• Source material:
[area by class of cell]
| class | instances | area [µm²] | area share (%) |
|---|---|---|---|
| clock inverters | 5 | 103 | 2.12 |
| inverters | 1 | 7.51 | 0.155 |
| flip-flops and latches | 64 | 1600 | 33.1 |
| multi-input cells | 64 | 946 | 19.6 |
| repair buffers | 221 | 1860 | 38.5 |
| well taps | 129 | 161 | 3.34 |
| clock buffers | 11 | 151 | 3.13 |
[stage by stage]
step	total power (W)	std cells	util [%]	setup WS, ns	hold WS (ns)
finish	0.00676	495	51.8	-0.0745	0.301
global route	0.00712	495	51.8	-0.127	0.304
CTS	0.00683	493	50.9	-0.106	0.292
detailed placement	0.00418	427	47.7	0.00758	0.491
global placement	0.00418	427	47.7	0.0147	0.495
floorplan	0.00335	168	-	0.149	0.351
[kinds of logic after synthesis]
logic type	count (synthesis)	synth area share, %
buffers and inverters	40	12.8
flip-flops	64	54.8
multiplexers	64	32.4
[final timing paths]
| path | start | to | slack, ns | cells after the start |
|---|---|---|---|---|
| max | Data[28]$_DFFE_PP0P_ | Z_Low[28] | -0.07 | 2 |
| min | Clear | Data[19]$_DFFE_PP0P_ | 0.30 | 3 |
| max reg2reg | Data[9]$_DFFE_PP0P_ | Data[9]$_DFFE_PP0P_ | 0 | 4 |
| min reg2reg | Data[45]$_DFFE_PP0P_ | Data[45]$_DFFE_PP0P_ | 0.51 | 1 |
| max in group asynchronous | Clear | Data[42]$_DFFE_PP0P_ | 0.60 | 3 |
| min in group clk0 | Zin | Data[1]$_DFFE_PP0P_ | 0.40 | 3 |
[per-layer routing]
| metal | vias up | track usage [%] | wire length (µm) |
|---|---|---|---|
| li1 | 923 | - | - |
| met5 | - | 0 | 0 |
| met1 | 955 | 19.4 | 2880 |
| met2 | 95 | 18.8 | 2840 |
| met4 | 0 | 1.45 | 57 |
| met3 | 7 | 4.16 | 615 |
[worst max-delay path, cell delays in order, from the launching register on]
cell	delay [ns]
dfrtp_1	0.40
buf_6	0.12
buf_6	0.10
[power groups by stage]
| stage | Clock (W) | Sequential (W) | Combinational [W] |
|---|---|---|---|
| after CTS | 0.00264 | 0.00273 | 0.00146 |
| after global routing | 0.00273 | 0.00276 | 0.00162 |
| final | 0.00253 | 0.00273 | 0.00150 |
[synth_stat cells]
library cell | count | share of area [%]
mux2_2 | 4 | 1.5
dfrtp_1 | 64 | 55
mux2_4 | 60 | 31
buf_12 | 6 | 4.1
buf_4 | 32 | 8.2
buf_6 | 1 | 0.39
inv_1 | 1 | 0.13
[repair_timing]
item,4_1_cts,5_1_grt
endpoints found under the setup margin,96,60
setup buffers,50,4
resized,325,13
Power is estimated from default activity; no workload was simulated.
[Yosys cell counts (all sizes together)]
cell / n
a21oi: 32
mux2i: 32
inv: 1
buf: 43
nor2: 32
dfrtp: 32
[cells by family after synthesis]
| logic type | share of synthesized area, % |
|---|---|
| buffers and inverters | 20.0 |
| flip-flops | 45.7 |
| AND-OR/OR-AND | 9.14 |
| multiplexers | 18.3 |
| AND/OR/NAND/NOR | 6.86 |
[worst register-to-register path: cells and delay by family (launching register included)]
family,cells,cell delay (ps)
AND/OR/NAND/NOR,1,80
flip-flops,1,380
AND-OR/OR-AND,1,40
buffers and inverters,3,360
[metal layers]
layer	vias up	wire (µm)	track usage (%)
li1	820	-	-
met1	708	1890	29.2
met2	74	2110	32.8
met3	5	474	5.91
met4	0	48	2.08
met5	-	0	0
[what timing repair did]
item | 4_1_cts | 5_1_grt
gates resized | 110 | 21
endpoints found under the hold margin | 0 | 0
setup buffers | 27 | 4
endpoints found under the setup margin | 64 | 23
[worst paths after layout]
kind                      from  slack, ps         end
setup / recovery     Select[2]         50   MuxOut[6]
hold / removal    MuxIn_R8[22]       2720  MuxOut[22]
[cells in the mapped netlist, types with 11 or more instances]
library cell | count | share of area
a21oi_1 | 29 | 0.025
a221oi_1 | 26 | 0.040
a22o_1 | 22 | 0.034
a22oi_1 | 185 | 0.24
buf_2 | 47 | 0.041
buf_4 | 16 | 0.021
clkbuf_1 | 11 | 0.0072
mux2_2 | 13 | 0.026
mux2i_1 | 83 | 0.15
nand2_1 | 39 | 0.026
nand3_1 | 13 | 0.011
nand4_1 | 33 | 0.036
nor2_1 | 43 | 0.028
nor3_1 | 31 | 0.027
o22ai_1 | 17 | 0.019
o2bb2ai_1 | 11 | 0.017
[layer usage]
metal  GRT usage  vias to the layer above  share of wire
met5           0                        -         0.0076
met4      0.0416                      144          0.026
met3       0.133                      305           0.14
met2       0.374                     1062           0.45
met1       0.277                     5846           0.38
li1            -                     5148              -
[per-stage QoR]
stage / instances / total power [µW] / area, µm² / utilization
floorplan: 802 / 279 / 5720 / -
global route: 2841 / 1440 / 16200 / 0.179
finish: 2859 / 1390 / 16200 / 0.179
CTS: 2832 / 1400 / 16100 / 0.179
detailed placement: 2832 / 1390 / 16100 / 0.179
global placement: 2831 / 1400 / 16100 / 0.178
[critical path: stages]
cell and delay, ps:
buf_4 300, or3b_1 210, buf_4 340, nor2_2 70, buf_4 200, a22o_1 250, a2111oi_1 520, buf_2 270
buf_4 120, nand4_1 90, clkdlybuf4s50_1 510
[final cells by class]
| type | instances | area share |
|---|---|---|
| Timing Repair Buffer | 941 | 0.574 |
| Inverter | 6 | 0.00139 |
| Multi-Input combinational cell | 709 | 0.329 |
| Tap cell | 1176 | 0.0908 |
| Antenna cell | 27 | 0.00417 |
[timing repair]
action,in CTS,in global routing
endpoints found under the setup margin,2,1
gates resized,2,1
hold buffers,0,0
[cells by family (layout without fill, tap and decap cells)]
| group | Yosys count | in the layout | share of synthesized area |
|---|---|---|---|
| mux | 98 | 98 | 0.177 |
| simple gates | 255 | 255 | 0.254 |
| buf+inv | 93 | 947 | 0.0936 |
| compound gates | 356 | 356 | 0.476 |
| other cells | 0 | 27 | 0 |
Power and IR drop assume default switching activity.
`/design/flow/design.v`:
```
`timescale 100ps / 1ps
module mem_256x8 (
			output [7:0] dout,  
			input [7:0] din,  
			input [7:0] addr,  
			input rw,  
			input en,  
			input rstz,  
			input clk,  
			inout dvdd,  
			inout dgnd  
			);
reg [7:0] register [0:255];
integer i;
wire write_en;
assign write_en = en & !rw;
wire read_en;
assign read_en = en & rw;
always @(posedge clk) begin: set_memory_registers
	if (!rstz) begin 
		for (i = 0; i < 256; i=i+1) begin
			register[i] <= 1'b0;
		end
	end
	else if (write_en) begin  
		register[addr] <= din;
	end	
end
assign dout = read_en ? register[addr] : 8'b0;  
endmodule
```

• Action item: The expected answer is each line of the records above that includes the string "Data".

• Exercise solution:
| max | Data[28]$_DFFE_PP0P_ | Z_Low[28] | -0.07 | 2 |
| min | Clear | Data[19]$_DFFE_PP0P_ | 0.30 | 3 |
| max reg2reg | Data[9]$_DFFE_PP0P_ | Data[9]$_DFFE_PP0P_ | 0 | 4 |
| min reg2reg | Data[45]$_DFFE_PP0P_ | Data[45]$_DFFE_PP0P_ | 0.51 | 1 |
| max in group asynchronous | Clear | Data[42]$_DFFE_PP0P_ | 0.60 | 3 |
| min in group clk0 | Zin | Data[1]$_DFFE_PP0P_ | 0.40 | 3 |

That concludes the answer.